= Data extracts =
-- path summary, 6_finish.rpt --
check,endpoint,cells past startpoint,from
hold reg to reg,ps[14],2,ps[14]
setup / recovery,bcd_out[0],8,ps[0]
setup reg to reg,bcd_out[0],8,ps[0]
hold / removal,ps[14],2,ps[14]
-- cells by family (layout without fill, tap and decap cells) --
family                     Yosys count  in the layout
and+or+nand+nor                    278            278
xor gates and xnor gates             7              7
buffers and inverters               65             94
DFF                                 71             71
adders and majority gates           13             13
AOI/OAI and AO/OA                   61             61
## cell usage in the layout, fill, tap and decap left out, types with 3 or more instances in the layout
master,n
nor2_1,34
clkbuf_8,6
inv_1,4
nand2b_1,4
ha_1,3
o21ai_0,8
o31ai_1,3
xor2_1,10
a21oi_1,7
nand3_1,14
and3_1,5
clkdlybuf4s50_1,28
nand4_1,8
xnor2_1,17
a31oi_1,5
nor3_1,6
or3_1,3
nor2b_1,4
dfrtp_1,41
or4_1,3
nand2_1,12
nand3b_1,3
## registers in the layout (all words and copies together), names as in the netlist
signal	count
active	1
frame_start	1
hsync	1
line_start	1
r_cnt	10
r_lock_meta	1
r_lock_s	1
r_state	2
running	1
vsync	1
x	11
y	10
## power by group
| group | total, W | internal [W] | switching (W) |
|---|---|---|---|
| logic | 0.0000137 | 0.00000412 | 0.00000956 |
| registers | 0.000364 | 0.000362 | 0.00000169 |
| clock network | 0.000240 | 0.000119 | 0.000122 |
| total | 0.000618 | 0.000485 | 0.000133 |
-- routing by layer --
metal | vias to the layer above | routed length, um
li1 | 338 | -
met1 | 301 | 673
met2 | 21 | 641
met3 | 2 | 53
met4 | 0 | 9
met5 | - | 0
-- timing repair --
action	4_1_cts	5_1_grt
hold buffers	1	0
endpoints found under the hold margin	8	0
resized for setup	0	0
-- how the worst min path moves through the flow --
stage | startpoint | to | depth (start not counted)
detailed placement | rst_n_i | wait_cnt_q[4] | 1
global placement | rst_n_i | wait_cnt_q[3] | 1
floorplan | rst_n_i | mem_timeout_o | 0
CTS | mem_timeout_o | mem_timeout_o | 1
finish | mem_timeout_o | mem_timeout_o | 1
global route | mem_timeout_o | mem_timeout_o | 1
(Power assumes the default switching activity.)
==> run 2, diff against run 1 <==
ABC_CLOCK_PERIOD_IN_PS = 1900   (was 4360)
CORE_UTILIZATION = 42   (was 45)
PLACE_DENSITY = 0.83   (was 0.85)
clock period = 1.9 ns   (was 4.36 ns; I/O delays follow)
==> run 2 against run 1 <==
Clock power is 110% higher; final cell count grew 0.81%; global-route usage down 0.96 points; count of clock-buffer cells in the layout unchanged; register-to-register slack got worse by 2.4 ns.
## config.mk

```make
export PLATFORM = sky130hd
export DESIGN_NAME = sprite_engine
export DESIGN_NICKNAME = d
export VERILOG_FILES = /design/src/rtl/sprite_pkg.sv /design/src/rtl/sprite_scan.sv /design/src/rtl/sprite_engine.sv
export SDC_FILE = /design/constraint.sdc
export NUM_CORES = 1
export LEC_CHECK = 0
export ABC_AREA = 1
export BUFFER_PORTS_ARGS = -buffer_cell sky130_fd_sc_hd__clkbuf_2
export CORE_AREA = 8 8 105 155
export DETAILED_ROUTE_END_ITERATION = 12
export DIE_AREA = 0 0 113 163
export PLACE_DENSITY = 0.69
export SLEW_MARGIN = 20
export SYNTH_ARGS = -nofsm -noshare
export SYNTH_HDL_FRONTEND = slang
export SYNTH_SLANG_ARGS = --single-unit
```

## constraint.sdc

```tcl
create_clock -name CLOCK_50 -period 6.56 [get_ports CLOCK_50]
set_input_delay 1.312 -clock CLOCK_50 [delete_from_list [all_inputs] [get_ports CLOCK_50]]
set_output_delay 1.312 -clock CLOCK_50 [all_outputs]
set_load 0.005 [all_outputs]
```
--- config.mk ---
export PLATFORM = sky130hd
export DESIGN_NAME = alu_bist
export DESIGN_NICKNAME = d
export VERILOG_FILES = /design/src/rtl/alu_bist.sv
export SDC_FILE = /design/constraint.sdc
export NUM_CORES = 1
export LEC_CHECK = 0
export ABC_AREA = 1
export BUFFER_PORTS_ARGS = -buffer_cell sky130_fd_sc_hd__buf_4
export CAP_MARGIN = 15
export CORE_ASPECT_RATIO = 1.2
export CORE_MARGIN = 2
export CORE_UTILIZATION = 51
export DETAILED_ROUTE_END_ITERATION = 10
export HOLD_SLACK_MARGIN = 0.05
export PLACE_DENSITY = 0.81
export RECOVER_POWER = 25
export REMOVE_ABC_BUFFERS = 1
export SYNTH_ARGS = -nofsm -noshare
export SYNTH_HDL_FRONTEND = slang
export SYNTH_SLANG_ARGS = --single-unit
--- constraint.sdc ---
create_clock -name clk -period 1.72 [get_ports clk]
set_clock_uncertainty 0.15 [all_clocks]
set_input_delay 0.516 -clock clk [delete_from_list [all_inputs] [get_ports clk]]
set_output_delay 0.516 -clock clk [all_outputs]
set_load 0.02 [all_outputs]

= Task =
From the entries above, copy every line that holds the word "path".

= Answer to this exercise =
-- path summary, 6_finish.rpt --
-- how the worst min path moves through the flow --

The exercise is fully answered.